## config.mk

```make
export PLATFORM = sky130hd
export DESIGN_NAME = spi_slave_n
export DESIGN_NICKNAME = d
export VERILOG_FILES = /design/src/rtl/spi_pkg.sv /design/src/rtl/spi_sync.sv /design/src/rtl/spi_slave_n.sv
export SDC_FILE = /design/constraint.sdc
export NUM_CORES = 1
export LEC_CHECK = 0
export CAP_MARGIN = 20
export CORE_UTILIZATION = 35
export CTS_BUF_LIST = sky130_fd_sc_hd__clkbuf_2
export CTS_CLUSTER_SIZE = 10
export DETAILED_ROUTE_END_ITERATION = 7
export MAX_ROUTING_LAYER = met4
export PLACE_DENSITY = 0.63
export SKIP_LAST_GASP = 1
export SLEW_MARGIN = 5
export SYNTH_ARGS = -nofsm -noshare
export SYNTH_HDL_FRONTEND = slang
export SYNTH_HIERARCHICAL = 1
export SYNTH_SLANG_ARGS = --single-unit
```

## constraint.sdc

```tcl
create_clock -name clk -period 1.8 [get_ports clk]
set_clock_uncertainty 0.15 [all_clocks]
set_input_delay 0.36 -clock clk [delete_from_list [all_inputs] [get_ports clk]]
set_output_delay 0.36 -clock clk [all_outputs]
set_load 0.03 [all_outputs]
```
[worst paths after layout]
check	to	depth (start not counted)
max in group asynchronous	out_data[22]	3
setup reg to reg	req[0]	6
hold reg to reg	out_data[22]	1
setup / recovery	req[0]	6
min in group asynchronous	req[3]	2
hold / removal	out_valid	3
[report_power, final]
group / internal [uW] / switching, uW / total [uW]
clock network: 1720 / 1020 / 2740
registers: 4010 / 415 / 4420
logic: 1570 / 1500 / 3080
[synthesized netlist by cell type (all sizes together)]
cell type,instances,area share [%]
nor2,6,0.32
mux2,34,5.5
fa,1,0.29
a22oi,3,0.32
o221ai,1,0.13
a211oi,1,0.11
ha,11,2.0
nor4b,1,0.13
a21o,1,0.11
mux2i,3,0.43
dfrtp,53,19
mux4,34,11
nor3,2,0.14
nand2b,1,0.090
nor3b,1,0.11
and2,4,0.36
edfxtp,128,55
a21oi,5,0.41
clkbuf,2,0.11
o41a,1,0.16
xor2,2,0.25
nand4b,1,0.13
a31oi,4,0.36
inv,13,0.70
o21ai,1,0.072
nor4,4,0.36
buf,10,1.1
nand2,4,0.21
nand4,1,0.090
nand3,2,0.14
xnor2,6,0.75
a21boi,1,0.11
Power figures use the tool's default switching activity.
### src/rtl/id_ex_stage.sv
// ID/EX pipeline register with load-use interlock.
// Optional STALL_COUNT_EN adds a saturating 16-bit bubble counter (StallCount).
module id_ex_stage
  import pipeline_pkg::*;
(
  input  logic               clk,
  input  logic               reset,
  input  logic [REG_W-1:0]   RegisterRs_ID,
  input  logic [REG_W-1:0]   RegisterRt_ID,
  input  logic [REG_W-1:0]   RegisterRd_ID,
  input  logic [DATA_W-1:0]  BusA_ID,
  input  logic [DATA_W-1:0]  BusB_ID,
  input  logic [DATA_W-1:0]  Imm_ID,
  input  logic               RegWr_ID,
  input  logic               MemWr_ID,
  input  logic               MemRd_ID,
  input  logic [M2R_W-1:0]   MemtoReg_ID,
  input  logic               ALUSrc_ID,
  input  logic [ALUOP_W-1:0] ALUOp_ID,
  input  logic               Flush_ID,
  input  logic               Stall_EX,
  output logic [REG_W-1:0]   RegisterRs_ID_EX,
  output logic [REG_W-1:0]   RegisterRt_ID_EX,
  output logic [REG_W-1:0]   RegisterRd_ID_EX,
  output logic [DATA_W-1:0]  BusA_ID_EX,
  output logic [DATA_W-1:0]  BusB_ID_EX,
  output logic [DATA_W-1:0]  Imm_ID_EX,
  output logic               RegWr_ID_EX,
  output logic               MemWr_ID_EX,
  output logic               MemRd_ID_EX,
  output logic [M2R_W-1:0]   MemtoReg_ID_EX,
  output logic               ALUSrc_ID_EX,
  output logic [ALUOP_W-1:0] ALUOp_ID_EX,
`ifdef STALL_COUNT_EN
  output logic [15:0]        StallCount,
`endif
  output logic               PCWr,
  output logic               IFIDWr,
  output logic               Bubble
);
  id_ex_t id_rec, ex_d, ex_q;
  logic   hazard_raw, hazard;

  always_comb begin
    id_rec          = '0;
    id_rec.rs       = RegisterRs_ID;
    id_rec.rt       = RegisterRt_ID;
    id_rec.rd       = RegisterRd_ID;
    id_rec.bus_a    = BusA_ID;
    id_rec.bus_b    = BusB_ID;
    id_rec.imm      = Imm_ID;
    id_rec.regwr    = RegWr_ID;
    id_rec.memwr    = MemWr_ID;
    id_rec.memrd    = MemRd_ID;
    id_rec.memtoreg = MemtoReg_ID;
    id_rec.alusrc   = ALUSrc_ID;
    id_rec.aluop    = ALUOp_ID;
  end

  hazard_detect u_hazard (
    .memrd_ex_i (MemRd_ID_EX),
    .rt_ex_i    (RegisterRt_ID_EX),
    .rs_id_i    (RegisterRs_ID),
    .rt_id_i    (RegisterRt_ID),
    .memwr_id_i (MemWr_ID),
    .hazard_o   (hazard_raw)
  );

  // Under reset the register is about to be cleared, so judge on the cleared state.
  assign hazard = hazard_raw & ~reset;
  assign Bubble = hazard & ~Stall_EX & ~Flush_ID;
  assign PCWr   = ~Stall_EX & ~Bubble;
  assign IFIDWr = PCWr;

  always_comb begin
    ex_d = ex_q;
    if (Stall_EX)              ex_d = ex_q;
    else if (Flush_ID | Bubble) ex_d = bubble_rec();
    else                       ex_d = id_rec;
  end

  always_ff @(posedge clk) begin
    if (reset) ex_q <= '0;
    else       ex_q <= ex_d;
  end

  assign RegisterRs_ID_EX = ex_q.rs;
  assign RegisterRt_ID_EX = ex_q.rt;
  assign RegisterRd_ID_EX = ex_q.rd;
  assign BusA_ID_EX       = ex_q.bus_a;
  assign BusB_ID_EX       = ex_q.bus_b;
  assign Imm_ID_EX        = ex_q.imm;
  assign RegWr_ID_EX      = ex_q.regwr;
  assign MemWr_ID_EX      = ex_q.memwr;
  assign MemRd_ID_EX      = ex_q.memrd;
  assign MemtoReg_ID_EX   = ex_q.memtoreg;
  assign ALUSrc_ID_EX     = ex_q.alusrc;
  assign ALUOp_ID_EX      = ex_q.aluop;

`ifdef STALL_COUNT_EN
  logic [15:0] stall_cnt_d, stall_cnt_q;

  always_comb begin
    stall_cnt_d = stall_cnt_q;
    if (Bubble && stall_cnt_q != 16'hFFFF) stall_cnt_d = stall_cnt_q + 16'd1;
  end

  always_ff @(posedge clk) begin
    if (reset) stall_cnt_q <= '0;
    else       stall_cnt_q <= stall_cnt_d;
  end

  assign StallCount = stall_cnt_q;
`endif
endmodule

- WHAT THIS TASK INVOLVES -
In the listing above, find the line containing "nand4b,1,0.13" and the line containing "a21boi,1,0.11". Output them and every line between, exactly, and nothing else.

- TASK ANSWER -
nand4b,1,0.13
a31oi,4,0.36
inv,13,0.70
o21ai,1,0.072
nor4,4,0.36
buf,10,1.1
nand2,4,0.21
nand4,1,0.090
nand3,2,0.14
xnor2,6,0.75
a21boi,1,0.11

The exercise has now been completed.